Determining Hospice Admission Eligibility Using the Local Coverage Determinations

An area of concern and scrutiny during hospice admission and recertification is determining eligibility and accurately predicting prognosis. The Local Coverage Determinations (LCDs) for the geographic area in which your agency is located are considered guidelines to assist the hospice physician with determining eligibility. Ultimately, the decision to certify a patient as eligible for hospice services is based on the clinical judgment of the hospice medical director (or physician member of the interdisciplinary group (IDG)) and the patient’s attending physician, if applicable.

Understanding LCD Criteria

The Medicare Administrative Contractors (MACs) Cigna Government Services (CGS), National Government Services (NGS) and Palmetto have each created LCD guidelines for what they are looking to see for eligibility. We are publishing a series of blogs to help you understand the non-disease specific criteria that applies to all patients, as well as the disease-specific criteria to use for patients who have those disease processes. The LCDs are an important part of the information needed to determine eligibility.

However, if the patient does not meet any of the LCD criteria, it can be expected that increased regulatory scrutiny could occur, including Additional Development Requests (ADR). According to an Office of Inspector General (OIG) report , they are now investigating fraud for patients who had claims submitted and were not terminally ill. The regulatory scrutiny will only increase on live discharges, long length of stay patients, and questionable admissions. Clear documentation in the Certification of Terminal Illness (CTI) narrative by the hospice physician on eligibility and a strong knowledge of the LCDs will help agencies withstand the increased scrutiny.

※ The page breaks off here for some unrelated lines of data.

--- src/rtl/sync_agree.sv ---
`timescale 1ns/1ns

// ----------------------------------------------------------------------------
// Three-stage synchroniser; the output moves only once stages two and three agree
// ----------------------------------------------------------------------------
module sync_agree #(
    parameter int WIDTH = 1
) (
    input wire logic clk,
    input wire logic rstn,
    input wire logic clk_en,
    input wire logic [WIDTH-1:0] async_in,
    output logic [WIDTH-1:0] level_q
);

    logic [WIDTH-1:0] s1_q;
    logic [WIDTH-1:0] s2_q;
    logic [WIDTH-1:0] s3_q;

    always_ff @(posedge clk or negedge rstn) begin
        if (!rstn) begin
            s1_q <= '0;
            s2_q <= '0;
            s3_q <= '0;
        end else if (clk_en) begin
            s1_q <= async_in;
            s2_q <= s1_q;
            s3_q <= s2_q;
        end
    end

    always_ff @(posedge clk or negedge rstn) begin
        if (!rstn) begin
            level_q <= '0;
        end else if (clk_en) begin
            for (int i = 0; i < WIDTH; i++) begin
                if (s2_q[i] == s3_q[i]) begin
                    level_q[i] <= s3_q[i];
                end
            end
        end
    end

endmodule

--- src/rtl/clk_select.sv ---
// Design decisions made here: the address-and-strobe port and the address map.
`timescale 1ns/1ns
`include "clk_sel_params.svh"

// ----------------------------------------------------------------------------
// Operation
// ----------------------------------------------------------------------------
// Operation
// - After reset the internal high-speed oscillator runs on its own and feeds the CPU clock.
// - Writing zero to hs_osc_stop starts the internal high-speed oscillator.
// - hs_osc_stable_flag rises to one once the oscillator has run for its stabilisation time.
// - With periph_src_select at zero both main and peripheral clocks come from the internal oscillator.
// - With periph_src_select at one and main_src_select at zero the peripheral clock comes from hs_system_clk.
// - With cpu_src_select at zero the CPU runs from the main clock through the selected divider.
// - The divider codes 0 to 4 give division by 1, 2, 4, 8 and 16, reset to code 1 (division by 2), and other codes are refused.
// - osc_pin_mode_reg resets to zero so the oscillator pins stay plain inputs.

module clk_select #(
    parameter int STAB_CYCLES = `HS_STAB_CYCLES,
    parameter logic [2:0] DIV_RESET = `RST_CPU_DIV
) (
    input wire logic clk,
    input wire logic rstn,
    input wire logic clk_en,
    input wire clk_sel_pkg::reg_req_t reg_req,
    output logic [`REG_DATA_W-1:0] rdata_q,
    input wire logic int_osc_clk,
    input wire logic hs_system_clk,
    output logic hs_osc_run_q,
    output logic hs_osc_stable_flag_q,
    output logic main_clk_q,
    output logic periph_clk_q,
    output logic cpu_clk_q,
    output logic [`REG_DATA_W-1:0] osc_pin_mode_q
);

    // ------------------------------------------------------------------------
    // Register state
    // ------------------------------------------------------------------------
    logic hs_osc_stop_q;
    logic main_src_select_q;
    logic periph_src_select_q;
    logic cpu_src_select_q;
    logic [2:0] cpu_div_q;
    logic [15:0] stab_cnt_q;

    logic wr_osc;
    logic wr_main;
    logic wr_cpu;
    logic wr_pin;

    assign wr_osc = reg_req.wr && (reg_req.addr == `OFS_INTERNAL_OSC_CTRL);
    assign wr_main = reg_req.wr && (reg_req.addr == `OFS_MAIN_CLOCK_CTRL);
    assign wr_cpu = reg_req.wr && (reg_req.addr == `OFS_CPU_CLOCK_CTRL);
    assign wr_pin = reg_req.wr && (reg_req.addr == `OFS_OSC_PIN_MODE_REG);

    // The oscillator is enabled by reset so the CPU has a clock at once.
    always_ff @(posedge clk or negedge rstn) begin
        if (!rstn) begin
            hs_osc_stop_q <= `RST_HS_OSC_STOP;
            hs_osc_run_q <= ~`RST_HS_OSC_STOP;
        end else if (clk_en && wr_osc) begin
            hs_osc_stop_q <= reg_req.wdata[`BIT_HS_OSC_STOP];
            hs_osc_run_q <= ~reg_req.wdata[`BIT_HS_OSC_STOP];
        end
    end

    always_ff @(posedge clk or negedge rstn) begin
        if (!rstn) begin
            main_src_select_q <= `RST_SRC_SELECT;
            periph_src_select_q <= `RST_SRC_SELECT;
        end else if (clk_en && wr_main) begin
            main_src_select_q <= reg_req.wdata[`BIT_MAIN_SRC_SELECT];
            periph_src_select_q <= reg_req.wdata[`BIT_PERIPH_SRC_SELECT];
        end
    end

    // A prohibited ratio code leaves the old ratio in place rather than
    // producing an undefined CPU clock.
    always_ff @(posedge clk or negedge rstn) begin
        if (!rstn) begin
            cpu_src_select_q <= `RST_SRC_SELECT;
            cpu_div_q <= DIV_RESET;
        end else if (clk_en && wr_cpu) begin
            cpu_src_select_q <= reg_req.wdata[`BIT_CPU_SRC_SELECT];
            if (reg_req.wdata[`BIT_CPU_DIV_MSB:`BIT_CPU_DIV_LSB] <= `CPU_DIV_MAX) begin
                cpu_div_q <= reg_req.wdata[`BIT_CPU_DIV_MSB:`BIT_CPU_DIV_LSB];
            end
        end
    end

    always_ff @(posedge clk or negedge rstn) begin
        if (!rstn) begin
            osc_pin_mode_q <= `RST_OSC_PIN_MODE;
        end else if (clk_en && wr_pin) begin
            osc_pin_mode_q <= reg_req.wdata;
        end
    end

    // ------------------------------------------------------------------------
    // Oscillator stabilisation
    // ------------------------------------------------------------------------
    // Stopping the oscillator drops the flag at once; a restart counts again
    // from zero because accuracy is lost while it was halted.
    always_ff @(posedge clk or negedge rstn) begin
        if (!rstn) begin
            stab_cnt_q <= '0;
            hs_osc_stable_flag_q <= 1'b0;
        end else if (clk_en) begin
            if (!hs_osc_run_q) begin
                stab_cnt_q <= '0;
                hs_osc_stable_flag_q <= 1'b0;
            end else if (stab_cnt_q >= 16'(STAB_CYCLES - 1)) begin
                hs_osc_stable_flag_q <= 1'b1;
            end else begin
                stab_cnt_q <= stab_cnt_q + 16'h0001;
            end
        end
    end

    // ------------------------------------------------------------------------
    // Source sampling
    // ------------------------------------------------------------------------
    logic [1:0] src_lvl;
    logic int_lvl;
    logic hsys_lvl;
    logic int_gate_q;

    sync_agree #(
        .WIDTH(2)
    ) u_src_sync (
        .clk(clk),
        .rstn(rstn),
        .clk_en(clk_en),
        .async_in({hs_system_clk, int_osc_clk}),
        .level_q(src_lvl)
    );

    // The run bit is taken over only while the sampled oscillator is low, so
    // a stop or a restart never cuts a high phase short.
    always_ff @(posedge clk or negedge rstn) begin
        if (!rstn) begin
            int_gate_q <= ~`RST_HS_OSC_STOP;
        end else if (clk_en && !src_lvl[0]) begin
            int_gate_q <= hs_osc_run_q;
        end
    end

    assign int_lvl = src_lvl[0] & int_gate_q;
    assign hsys_lvl = src_lvl[1];

    // ------------------------------------------------------------------------
    // Glitch-free source switching
    // ------------------------------------------------------------------------
    clk_sel_pkg::clk_src_t main_req;
    clk_sel_pkg::clk_src_t periph_req;
    clk_sel_pkg::clk_src_t main_act_q;
    clk_sel_pkg::clk_src_t periph_act_q;

    always_comb begin
        main_req = clk_sel_pkg::SRC_INTERNAL;
        periph_req = clk_sel_pkg::SRC_INTERNAL;
        if (periph_src_select_q) begin
            periph_req = clk_sel_pkg::SRC_HS_SYSTEM;
            if (main_src_select_q) begin
                main_req = clk_sel_pkg::SRC_HS_SYSTEM;
            end
        end
    end

    function automatic logic src_level(input clk_sel_pkg::clk_src_t s, input logic a, input logic b);
        src_level = (s == clk_sel_pkg::SRC_HS_SYSTEM) ? b : a;
    endfunction

    logic main_swap;
    logic main_d;

    assign main_swap = (main_act_q != main_req) && !main_clk_q && !src_level(main_req, int_lvl, hsys_lvl);
    assign main_d = main_swap ? main_clk_q : src_level(main_act_q, int_lvl, hsys_lvl);

    // A switch happens only while the output and the new source are both low,
    // so no short high phase is produced, but the low phase around a switch can be cut short.
    always_ff @(posedge clk or negedge rstn) begin
        if (!rstn) begin
            main_act_q <= clk_sel_pkg::SRC_INTERNAL;
            main_clk_q <= 1'b0;
        end else if (clk_en) begin
            main_clk_q <= main_d;
            if (main_swap) begin
                main_act_q <= main_req;
            end
        end
    end

    always_ff @(posedge clk or negedge rstn) begin
        if (!rstn) begin
            periph_act_q <= clk_sel_pkg::SRC_INTERNAL;
            periph_clk_q <= 1'b0;
        end else if (clk_en) begin
            if (periph_act_q != periph_req && !periph_clk_q && !src_level(periph_req, int_lvl, hsys_lvl)) begin
                periph_act_q <= periph_req;
            end else begin
                periph_clk_q <= src_level(periph_act_q, int_lvl, hsys_lvl);
            end
        end
    end

    // ------------------------------------------------------------------------
    // CPU clock divider
    // ------------------------------------------------------------------------
    logic main_rise;
    logic main_fall;
    logic [3:0] div_cnt_q;
    logic [3:0] div_cnt_next;
    logic [2:0] div_act_q;

    assign main_rise = main_d && !main_clk_q;
    assign main_fall = !main_d && main_clk_q;
    assign div_cnt_next = main_rise ? (div_cnt_q + 4'h1) : div_cnt_q;

    // Ratio changes are applied at the first falling main edge after the
    // counter wraps: every tap and the undivided clock are low there, so
    // the CPU sees neither a short high nor a short low phase.
    always_ff @(posedge clk or negedge rstn) begin
        if (!rstn) begin
            div_cnt_q <= '0;
            div_act_q <= DIV_RESET;
        end else if (clk_en) begin
            div_cnt_q <= div_cnt_next;
            if (main_fall && div_cnt_q == '0) begin
                div_act_q <= cpu_div_q;
            end
        end
    end

    // The CPU is always fed from the main clock; no subsystem clock exists
    // here, so cpu_src_select is stored and read back only.
    always_ff @(posedge clk or negedge rstn) begin
        if (!rstn) begin
            cpu_clk_q <= 1'b0;
        end else if (clk_en) begin
            if (div_act_q == 3'h0) begin
                cpu_clk_q <= main_d;
            end else begin
                cpu_clk_q <= div_cnt_next[2'(div_act_q - 3'h1)];
            end
        end
    end

    // ------------------------------------------------------------------------
    // Register read-back
    // ------------------------------------------------------------------------
    always_ff @(posedge clk or negedge rstn) begin
        if (!rstn) begin
            rdata_q <= '0;
        end else if (clk_en) begin
            rdata_q <= '0;
            if (reg_req.rd) begin
                if (reg_req.addr == `OFS_INTERNAL_OSC_CTRL) begin
                    rdata_q[`BIT_HS_OSC_STOP] <= hs_osc_stop_q;
                    rdata_q[`BIT_HS_OSC_STABLE] <= hs_osc_stable_flag_q;
                end else if (reg_req.addr == `OFS_MAIN_CLOCK_CTRL) begin
                    rdata_q[`BIT_MAIN_SRC_SELECT] <= main_src_select_q;
                    rdata_q[`BIT_PERIPH_SRC_SELECT] <= periph_src_select_q;
                    rdata_q[`BIT_MAIN_SRC_ACTIVE] <= (main_act_q == clk_sel_pkg::SRC_HS_SYSTEM);
                    rdata_q[`BIT_PERIPH_SRC_ACTIVE] <= (periph_act_q == clk_sel_pkg::SRC_HS_SYSTEM);
                end else if (reg_req.addr == `OFS_CPU_CLOCK_CTRL) begin
                    rdata_q[`BIT_CPU_DIV_MSB:`BIT_CPU_DIV_LSB] <= cpu_div_q;
                    rdata_q[`BIT_CPU_SRC_SELECT] <= cpu_src_select_q;
                end else if (reg_req.addr == `OFS_OSC_PIN_MODE_REG) begin
                    rdata_q <= osc_pin_mode_q;
                end
            end
        end
    end

endmodule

The Medicare Benefit Policy Manual provides information on how certification for hospice should be documented. MLN Matters takes the information in Chapter 9 and offers additional details to assist agencies with writing a compliant CTI narrative to justify hospice certification. Agencies should be knowledgeable in how to best document eligibility in the hospice software in order to manage the increased scrutiny that is sure to come.

With a strong understanding of the LCDs and Medicare regulations regarding the content of certifications, agencies can feel confident in the ability to manage the heightened scrutiny that is only going to increase in the coming year. Robust clinical documentation in a hospice software that paints the picture of the patient’s eligibility at admission, recertification, and at each visit is more essential now than ever before.